#### How to complete this task:
Would you copy the line that includes "create_clock -name CLK_IN" and every line that follows it, down to the last line of the listing below, exactly as they stand?
=====
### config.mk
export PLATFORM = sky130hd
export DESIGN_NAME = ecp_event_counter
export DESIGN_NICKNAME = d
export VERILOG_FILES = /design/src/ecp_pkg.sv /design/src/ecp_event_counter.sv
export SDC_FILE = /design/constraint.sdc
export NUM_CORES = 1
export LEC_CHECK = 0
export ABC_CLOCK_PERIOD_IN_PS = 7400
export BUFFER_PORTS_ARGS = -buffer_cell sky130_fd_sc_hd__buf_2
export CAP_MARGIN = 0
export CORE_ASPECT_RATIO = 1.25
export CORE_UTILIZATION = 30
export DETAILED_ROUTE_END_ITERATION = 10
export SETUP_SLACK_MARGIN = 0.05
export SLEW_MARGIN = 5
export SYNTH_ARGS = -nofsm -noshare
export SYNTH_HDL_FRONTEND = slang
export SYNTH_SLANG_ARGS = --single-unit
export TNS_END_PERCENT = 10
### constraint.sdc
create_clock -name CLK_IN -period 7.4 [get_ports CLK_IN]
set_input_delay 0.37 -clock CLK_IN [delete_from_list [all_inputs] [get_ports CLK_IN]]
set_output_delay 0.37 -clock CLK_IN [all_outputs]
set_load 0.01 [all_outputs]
=====
#### Output:
create_clock -name CLK_IN -period 7.4 [get_ports CLK_IN]
set_input_delay 0.37 -clock CLK_IN [delete_from_list [all_inputs] [get_ports CLK_IN]]
set_output_delay 0.37 -clock CLK_IN [all_outputs]
set_load 0.01 [all_outputs]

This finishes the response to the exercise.